**WORK TO COMPLETE**
Scan the material for the word "action", then return every line where it appears.

[Start of Attachment]

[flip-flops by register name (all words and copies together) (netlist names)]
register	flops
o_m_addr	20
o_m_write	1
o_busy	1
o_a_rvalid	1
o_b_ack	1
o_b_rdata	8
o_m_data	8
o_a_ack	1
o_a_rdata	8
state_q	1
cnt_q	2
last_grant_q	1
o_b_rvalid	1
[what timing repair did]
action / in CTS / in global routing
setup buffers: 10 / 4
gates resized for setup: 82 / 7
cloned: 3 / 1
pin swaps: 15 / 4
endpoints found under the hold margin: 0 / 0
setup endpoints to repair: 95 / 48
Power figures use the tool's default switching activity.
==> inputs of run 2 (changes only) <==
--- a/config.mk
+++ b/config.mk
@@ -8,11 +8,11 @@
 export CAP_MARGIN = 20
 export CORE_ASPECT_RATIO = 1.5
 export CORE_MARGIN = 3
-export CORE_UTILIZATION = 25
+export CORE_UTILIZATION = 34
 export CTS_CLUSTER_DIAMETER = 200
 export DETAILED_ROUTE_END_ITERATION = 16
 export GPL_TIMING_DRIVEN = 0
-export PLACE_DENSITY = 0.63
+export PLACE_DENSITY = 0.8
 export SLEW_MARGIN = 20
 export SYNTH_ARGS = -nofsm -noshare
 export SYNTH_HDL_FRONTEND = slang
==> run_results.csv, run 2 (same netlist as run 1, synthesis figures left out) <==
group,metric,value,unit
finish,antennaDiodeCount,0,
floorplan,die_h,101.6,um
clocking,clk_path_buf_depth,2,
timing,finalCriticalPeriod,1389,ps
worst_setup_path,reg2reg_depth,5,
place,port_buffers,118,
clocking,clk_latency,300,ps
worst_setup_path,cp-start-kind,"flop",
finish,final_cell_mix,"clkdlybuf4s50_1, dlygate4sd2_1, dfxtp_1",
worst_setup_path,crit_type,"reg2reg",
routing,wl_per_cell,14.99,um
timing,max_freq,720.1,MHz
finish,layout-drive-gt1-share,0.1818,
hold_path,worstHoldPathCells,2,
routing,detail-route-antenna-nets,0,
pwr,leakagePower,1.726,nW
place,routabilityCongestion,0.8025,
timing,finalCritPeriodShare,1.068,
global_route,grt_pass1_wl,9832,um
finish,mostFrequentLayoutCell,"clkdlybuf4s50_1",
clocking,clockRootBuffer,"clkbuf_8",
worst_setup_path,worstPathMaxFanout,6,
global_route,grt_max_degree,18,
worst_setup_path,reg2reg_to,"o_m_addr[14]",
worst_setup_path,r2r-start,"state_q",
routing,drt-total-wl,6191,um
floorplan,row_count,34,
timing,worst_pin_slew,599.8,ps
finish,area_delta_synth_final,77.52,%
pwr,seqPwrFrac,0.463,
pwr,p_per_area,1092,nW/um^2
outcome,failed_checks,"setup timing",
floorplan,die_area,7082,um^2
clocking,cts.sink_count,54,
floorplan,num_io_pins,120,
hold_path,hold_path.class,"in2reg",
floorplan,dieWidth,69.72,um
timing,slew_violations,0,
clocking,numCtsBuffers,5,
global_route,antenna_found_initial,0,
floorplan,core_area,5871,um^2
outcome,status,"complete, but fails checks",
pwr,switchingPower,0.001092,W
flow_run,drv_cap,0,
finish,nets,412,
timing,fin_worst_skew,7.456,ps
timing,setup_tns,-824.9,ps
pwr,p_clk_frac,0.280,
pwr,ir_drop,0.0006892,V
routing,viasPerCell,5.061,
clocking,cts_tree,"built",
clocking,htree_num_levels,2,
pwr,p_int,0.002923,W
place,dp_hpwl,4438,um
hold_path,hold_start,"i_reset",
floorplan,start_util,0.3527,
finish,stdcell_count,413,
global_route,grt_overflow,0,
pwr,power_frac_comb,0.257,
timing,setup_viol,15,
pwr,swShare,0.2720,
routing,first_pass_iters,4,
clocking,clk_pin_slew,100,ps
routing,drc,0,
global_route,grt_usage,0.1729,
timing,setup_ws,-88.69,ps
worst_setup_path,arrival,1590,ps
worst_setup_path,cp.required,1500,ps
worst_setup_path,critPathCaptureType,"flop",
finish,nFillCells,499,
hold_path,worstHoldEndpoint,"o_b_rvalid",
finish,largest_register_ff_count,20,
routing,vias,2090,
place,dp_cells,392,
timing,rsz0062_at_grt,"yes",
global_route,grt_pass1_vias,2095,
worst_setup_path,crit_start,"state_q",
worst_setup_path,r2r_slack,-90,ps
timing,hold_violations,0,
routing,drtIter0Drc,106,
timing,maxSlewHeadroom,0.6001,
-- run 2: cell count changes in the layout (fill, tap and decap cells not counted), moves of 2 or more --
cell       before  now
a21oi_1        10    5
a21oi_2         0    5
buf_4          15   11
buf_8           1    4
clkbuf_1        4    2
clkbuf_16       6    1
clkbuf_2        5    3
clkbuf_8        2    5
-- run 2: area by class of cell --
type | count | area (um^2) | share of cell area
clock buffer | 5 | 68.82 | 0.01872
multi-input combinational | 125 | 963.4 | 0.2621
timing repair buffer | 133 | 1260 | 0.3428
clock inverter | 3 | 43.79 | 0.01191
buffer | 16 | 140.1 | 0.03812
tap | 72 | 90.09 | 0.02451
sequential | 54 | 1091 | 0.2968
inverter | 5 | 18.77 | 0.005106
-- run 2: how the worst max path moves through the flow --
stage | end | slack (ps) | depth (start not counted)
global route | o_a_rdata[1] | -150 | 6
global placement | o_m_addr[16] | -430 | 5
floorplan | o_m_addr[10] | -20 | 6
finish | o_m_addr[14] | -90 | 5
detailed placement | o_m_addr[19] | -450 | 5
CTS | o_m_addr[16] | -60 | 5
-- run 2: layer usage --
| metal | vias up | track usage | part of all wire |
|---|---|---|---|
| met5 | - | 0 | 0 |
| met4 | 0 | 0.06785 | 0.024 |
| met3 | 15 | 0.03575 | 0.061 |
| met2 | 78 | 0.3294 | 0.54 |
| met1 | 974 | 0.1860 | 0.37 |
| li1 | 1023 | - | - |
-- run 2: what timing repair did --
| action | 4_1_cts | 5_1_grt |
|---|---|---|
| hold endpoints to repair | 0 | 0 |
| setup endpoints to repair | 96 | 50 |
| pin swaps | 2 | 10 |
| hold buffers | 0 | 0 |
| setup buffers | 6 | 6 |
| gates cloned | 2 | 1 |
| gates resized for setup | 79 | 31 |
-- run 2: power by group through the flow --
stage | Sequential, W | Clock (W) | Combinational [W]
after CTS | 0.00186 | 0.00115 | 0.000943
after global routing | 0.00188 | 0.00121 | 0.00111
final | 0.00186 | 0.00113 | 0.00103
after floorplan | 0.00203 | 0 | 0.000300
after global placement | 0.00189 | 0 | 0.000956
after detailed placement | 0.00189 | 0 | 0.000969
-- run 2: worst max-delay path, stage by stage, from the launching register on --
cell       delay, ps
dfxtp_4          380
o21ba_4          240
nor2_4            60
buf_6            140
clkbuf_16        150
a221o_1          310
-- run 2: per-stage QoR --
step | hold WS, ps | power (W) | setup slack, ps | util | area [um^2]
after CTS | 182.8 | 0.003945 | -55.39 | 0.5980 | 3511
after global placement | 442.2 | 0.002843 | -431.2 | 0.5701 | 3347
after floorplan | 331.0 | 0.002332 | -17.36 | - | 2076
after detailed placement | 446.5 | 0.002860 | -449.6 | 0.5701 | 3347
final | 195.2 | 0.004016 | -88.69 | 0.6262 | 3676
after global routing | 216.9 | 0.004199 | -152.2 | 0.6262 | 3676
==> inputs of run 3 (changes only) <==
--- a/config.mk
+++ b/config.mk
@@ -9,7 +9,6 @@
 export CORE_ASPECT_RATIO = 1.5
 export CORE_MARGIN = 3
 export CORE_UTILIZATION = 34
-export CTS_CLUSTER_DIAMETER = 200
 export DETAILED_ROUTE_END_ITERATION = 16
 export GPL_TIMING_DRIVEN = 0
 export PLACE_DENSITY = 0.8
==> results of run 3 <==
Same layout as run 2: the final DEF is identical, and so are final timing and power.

[End of Attachment]

**SOLUTION TO THE PROBLEM**
action / in CTS / in global routing
| action | 4_1_cts | 5_1_grt |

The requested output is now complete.